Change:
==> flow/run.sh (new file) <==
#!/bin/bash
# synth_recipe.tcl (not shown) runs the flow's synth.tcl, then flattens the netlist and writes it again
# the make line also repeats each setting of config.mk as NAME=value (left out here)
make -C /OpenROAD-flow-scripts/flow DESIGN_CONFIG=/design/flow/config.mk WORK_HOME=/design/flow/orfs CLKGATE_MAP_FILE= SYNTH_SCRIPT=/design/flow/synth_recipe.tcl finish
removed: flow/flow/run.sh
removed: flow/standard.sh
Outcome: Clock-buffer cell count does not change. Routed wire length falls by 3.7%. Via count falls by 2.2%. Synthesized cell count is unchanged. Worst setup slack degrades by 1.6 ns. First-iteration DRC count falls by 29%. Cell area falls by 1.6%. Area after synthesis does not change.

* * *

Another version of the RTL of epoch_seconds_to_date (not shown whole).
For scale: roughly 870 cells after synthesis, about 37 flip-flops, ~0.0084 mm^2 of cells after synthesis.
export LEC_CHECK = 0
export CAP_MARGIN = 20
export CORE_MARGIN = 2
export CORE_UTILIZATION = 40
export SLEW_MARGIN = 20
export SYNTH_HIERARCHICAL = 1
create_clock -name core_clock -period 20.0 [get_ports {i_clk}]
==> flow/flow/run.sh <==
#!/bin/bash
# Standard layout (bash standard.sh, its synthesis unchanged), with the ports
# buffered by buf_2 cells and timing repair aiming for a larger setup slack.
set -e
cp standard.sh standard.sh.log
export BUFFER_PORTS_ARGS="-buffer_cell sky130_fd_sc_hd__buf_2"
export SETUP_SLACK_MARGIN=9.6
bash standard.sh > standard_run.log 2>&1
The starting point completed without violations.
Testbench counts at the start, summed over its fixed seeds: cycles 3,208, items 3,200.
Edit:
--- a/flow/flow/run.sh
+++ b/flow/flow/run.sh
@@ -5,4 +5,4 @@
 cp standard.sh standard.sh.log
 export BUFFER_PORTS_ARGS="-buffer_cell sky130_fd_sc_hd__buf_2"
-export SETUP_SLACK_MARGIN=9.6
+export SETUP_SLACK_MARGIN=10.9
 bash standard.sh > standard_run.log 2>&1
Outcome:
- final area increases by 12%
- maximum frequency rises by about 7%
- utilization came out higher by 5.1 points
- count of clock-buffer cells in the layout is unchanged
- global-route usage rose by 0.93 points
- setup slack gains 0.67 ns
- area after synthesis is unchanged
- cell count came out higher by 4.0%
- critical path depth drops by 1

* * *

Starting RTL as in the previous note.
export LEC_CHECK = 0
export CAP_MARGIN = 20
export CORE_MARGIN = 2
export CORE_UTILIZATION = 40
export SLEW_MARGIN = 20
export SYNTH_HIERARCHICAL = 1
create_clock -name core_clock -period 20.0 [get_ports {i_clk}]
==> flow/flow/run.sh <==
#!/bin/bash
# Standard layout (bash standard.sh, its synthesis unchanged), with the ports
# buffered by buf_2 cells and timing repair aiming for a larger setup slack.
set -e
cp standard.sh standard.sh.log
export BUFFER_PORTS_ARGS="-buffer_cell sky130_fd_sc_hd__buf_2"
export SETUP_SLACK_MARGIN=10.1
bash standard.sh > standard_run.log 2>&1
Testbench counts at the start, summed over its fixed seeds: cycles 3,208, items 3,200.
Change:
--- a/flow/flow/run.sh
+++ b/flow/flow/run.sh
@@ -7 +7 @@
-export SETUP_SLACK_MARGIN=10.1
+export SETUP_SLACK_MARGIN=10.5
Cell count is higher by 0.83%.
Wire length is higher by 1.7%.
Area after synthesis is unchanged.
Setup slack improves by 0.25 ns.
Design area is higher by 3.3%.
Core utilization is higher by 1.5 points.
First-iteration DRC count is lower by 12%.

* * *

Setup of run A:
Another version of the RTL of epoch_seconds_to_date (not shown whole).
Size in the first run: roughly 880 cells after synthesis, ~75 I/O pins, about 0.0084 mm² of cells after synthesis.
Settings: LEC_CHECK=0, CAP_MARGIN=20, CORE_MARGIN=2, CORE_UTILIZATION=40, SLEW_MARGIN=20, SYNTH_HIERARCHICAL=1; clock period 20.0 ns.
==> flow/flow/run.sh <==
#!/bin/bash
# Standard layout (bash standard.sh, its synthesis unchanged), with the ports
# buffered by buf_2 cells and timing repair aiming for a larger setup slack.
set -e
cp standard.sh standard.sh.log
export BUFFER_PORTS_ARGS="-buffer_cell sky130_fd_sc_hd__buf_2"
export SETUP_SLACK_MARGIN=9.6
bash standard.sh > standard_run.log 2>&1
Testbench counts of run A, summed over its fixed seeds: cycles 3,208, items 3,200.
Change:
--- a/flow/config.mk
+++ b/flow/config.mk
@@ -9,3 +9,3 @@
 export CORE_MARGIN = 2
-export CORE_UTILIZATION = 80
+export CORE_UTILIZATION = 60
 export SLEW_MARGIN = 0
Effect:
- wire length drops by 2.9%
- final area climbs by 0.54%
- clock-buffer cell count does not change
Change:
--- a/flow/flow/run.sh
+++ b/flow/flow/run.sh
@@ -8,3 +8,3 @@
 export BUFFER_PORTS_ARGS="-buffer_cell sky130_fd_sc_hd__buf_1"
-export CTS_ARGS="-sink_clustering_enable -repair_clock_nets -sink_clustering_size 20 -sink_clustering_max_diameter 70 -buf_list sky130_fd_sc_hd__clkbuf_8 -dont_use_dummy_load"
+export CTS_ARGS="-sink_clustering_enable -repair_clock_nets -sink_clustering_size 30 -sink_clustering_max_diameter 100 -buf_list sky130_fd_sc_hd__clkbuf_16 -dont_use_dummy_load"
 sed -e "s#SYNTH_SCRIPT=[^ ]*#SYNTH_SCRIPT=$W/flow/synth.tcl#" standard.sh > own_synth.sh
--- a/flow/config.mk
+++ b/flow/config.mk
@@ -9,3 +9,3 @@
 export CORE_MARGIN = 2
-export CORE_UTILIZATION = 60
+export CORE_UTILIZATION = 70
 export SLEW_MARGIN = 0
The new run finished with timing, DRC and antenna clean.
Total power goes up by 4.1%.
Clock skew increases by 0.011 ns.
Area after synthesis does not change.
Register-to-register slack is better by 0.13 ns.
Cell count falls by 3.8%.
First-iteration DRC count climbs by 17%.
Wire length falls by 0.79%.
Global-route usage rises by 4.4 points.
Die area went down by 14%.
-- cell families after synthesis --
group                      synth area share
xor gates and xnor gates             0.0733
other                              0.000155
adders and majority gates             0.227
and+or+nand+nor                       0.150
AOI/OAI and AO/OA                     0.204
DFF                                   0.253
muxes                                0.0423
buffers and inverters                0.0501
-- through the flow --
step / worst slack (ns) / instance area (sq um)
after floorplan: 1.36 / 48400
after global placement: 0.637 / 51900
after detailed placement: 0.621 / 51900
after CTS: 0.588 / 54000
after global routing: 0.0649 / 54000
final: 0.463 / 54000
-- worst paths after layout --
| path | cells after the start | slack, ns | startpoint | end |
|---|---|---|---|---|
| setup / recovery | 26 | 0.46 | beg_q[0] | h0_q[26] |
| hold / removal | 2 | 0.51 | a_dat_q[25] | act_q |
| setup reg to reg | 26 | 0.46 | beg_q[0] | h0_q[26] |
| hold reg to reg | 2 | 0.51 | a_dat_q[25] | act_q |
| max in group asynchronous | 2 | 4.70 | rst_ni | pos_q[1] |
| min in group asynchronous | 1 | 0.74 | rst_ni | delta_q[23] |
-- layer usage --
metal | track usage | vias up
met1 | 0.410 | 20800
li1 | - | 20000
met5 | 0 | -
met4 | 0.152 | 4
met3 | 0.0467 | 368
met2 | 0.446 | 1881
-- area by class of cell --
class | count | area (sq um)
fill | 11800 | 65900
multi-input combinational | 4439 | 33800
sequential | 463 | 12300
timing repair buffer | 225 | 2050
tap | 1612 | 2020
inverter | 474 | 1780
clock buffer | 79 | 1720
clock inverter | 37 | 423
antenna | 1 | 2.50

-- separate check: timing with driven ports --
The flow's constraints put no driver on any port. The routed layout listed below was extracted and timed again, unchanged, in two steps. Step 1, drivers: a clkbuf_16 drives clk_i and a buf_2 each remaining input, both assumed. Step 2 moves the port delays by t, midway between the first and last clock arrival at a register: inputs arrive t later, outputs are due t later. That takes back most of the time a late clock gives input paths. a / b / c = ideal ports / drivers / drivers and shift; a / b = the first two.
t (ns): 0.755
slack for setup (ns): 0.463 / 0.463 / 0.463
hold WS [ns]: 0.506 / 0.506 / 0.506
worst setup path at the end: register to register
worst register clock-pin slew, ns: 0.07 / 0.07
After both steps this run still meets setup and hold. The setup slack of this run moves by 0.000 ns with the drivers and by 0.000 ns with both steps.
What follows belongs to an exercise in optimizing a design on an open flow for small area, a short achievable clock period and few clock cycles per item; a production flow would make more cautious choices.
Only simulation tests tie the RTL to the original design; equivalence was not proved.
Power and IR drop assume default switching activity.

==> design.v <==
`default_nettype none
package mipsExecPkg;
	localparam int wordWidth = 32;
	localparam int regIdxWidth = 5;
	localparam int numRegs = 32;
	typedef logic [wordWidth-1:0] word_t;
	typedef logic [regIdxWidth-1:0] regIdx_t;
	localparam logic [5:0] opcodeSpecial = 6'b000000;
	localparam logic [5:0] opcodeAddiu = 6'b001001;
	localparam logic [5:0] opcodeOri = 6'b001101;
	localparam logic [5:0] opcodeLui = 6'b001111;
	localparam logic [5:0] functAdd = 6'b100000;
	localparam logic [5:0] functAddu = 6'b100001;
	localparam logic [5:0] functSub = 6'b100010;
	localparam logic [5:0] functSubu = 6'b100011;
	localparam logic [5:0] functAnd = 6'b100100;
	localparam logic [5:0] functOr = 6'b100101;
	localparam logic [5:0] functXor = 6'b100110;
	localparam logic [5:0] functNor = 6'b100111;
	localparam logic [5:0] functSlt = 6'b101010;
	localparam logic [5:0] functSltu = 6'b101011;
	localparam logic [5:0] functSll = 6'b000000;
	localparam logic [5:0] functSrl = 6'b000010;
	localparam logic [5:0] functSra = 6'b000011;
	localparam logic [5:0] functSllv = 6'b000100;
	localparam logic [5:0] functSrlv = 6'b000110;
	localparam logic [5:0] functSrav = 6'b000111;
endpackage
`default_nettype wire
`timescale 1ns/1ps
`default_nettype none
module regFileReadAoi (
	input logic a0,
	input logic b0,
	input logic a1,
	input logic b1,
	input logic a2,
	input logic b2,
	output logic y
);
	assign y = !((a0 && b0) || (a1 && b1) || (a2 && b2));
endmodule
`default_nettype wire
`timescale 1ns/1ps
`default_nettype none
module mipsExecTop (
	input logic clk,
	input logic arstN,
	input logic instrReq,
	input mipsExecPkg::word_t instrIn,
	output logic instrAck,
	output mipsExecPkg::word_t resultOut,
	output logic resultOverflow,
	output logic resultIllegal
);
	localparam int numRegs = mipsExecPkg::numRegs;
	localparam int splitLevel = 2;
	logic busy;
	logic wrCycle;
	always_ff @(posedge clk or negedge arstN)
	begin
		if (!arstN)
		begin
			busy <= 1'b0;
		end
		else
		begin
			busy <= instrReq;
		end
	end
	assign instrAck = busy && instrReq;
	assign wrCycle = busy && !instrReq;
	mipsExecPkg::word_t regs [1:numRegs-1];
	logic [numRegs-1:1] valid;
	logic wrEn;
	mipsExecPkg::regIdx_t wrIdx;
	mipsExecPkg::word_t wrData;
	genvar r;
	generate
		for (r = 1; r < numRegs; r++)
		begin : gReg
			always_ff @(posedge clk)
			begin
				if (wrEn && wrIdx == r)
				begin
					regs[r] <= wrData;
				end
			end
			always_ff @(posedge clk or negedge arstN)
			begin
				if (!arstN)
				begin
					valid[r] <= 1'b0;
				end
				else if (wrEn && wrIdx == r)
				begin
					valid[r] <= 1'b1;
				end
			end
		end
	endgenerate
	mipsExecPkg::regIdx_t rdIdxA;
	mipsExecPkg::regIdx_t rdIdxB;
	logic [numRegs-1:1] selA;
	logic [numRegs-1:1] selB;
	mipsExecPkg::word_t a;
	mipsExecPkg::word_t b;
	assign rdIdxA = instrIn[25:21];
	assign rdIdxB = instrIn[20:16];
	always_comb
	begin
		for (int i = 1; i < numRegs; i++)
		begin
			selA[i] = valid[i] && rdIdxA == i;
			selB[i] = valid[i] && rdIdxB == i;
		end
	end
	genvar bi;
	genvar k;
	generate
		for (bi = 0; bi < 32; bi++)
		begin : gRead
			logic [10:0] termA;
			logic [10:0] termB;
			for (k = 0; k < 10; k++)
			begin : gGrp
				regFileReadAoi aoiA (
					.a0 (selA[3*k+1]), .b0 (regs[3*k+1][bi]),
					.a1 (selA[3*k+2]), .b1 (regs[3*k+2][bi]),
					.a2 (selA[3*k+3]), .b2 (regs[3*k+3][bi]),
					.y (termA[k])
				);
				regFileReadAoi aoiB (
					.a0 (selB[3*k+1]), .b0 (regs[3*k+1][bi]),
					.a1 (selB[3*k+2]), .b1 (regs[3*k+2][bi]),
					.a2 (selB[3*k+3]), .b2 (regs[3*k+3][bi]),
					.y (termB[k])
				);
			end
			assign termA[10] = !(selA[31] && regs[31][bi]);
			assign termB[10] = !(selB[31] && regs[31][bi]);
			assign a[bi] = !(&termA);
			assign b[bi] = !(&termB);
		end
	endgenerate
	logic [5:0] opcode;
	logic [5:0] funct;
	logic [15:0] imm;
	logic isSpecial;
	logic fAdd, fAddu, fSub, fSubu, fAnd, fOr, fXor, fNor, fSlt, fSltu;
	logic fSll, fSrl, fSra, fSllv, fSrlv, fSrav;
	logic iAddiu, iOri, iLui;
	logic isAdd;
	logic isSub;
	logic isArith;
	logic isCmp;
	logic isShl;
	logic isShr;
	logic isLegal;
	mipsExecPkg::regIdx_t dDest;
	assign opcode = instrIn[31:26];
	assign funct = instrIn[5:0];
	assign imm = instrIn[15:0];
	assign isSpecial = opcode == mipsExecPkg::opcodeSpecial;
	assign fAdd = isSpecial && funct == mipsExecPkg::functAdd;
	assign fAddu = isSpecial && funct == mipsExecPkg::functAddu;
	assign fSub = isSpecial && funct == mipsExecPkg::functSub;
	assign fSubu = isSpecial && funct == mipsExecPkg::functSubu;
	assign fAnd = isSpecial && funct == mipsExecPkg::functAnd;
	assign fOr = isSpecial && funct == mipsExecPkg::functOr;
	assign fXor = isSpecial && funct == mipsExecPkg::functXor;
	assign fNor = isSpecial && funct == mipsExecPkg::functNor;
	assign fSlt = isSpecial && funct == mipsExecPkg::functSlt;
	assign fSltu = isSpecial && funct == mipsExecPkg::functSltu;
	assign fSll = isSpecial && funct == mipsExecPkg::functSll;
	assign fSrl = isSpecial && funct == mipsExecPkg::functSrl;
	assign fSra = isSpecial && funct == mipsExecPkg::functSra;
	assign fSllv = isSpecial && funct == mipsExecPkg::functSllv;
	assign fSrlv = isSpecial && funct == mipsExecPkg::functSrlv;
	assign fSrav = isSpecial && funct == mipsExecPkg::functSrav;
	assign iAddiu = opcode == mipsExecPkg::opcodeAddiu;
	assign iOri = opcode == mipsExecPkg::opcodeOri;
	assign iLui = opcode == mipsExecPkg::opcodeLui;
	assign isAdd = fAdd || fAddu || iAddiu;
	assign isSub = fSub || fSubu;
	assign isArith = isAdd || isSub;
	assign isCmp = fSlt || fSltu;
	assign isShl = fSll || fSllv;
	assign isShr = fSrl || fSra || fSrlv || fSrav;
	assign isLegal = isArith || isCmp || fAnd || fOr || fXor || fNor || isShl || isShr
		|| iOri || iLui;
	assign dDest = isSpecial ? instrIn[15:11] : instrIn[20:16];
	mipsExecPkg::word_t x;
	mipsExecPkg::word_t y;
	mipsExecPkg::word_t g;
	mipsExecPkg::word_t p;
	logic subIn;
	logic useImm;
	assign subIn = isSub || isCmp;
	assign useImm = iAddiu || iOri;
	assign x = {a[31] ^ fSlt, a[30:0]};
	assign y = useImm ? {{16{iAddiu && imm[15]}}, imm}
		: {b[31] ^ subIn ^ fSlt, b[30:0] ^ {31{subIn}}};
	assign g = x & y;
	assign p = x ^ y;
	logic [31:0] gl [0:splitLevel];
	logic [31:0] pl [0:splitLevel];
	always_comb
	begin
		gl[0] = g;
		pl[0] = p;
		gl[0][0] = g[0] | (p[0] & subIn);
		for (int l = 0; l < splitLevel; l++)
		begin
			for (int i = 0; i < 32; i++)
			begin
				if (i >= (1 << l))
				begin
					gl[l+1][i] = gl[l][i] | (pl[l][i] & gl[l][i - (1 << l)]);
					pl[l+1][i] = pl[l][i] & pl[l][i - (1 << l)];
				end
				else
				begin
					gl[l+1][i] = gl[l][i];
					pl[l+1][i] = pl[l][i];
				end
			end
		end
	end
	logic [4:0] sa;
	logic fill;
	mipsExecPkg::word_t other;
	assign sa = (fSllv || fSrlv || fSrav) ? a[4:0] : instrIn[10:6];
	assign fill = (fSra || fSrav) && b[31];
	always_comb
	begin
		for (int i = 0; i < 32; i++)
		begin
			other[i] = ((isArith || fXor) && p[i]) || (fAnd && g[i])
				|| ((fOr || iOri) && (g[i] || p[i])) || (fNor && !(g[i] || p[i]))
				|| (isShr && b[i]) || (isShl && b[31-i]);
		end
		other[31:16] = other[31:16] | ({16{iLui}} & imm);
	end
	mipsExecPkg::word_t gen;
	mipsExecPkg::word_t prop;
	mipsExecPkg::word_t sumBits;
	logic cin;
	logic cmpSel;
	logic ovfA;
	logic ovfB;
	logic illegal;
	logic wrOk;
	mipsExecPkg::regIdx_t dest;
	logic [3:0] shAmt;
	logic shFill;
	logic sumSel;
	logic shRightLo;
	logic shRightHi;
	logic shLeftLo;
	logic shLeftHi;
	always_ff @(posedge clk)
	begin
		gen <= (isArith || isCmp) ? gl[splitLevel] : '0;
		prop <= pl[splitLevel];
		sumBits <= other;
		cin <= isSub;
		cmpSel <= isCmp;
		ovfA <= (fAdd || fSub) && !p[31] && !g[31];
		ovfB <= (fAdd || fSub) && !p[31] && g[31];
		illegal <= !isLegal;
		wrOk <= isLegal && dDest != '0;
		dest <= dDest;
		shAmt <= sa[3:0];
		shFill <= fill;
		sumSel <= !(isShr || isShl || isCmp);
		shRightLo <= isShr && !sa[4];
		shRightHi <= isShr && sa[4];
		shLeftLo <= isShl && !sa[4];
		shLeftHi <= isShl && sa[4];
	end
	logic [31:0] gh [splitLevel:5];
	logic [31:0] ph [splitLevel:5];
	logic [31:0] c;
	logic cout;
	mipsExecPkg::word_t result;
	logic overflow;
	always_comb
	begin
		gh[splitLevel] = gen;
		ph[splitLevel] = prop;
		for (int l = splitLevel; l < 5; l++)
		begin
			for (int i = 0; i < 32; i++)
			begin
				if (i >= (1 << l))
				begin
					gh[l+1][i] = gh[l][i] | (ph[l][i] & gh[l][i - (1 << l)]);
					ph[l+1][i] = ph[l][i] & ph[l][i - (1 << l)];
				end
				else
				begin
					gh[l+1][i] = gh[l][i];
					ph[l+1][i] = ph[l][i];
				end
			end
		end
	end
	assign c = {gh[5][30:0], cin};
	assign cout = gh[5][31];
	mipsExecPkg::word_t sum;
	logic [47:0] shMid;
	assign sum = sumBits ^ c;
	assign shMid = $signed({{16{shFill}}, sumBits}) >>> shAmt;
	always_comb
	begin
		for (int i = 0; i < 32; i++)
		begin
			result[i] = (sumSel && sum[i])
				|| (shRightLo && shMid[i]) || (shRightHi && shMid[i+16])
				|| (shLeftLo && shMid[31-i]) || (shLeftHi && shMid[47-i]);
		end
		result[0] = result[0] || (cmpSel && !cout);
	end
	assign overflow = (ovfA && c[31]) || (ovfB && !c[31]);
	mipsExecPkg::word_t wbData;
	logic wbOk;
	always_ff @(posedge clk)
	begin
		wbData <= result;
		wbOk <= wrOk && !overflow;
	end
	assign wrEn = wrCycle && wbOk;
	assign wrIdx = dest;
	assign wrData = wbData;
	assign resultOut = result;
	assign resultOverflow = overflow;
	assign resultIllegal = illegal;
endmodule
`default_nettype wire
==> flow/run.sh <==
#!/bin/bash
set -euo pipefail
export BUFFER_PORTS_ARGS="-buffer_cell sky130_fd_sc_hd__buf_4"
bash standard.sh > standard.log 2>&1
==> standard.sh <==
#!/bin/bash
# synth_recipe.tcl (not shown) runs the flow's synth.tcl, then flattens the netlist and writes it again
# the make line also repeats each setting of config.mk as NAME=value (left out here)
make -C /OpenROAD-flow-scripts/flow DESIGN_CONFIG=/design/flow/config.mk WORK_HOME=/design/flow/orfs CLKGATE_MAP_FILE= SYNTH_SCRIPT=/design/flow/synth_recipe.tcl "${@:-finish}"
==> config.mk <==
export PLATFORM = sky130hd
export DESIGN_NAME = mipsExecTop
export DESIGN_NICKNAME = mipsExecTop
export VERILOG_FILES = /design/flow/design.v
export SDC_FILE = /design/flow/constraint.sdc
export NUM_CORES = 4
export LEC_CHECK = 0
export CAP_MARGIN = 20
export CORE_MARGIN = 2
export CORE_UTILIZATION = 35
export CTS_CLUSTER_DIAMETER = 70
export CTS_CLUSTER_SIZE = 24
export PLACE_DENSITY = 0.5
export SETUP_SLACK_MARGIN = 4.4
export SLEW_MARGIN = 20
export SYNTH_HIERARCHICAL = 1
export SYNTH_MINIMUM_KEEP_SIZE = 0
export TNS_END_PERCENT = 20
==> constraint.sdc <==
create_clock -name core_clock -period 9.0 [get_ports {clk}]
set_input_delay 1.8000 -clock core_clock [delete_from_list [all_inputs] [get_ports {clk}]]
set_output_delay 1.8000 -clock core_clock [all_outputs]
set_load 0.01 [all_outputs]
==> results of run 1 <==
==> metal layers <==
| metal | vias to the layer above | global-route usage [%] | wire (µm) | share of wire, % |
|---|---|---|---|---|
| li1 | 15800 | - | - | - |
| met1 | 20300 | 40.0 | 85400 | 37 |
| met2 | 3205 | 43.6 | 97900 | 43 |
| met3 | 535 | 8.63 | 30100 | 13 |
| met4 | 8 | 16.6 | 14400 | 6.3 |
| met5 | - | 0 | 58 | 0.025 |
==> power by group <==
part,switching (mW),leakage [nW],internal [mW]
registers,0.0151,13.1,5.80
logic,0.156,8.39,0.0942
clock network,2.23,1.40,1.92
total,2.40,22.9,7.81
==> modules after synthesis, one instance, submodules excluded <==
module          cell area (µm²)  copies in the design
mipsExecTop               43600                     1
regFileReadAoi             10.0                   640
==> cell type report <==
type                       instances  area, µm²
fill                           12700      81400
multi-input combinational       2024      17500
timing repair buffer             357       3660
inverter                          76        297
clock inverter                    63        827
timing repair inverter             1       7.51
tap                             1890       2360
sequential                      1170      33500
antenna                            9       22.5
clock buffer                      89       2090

**Requirement:** What is the number of lines in this listing that contain the word "higher"? Answer with that number and nothing else.

**Exercise output:** 6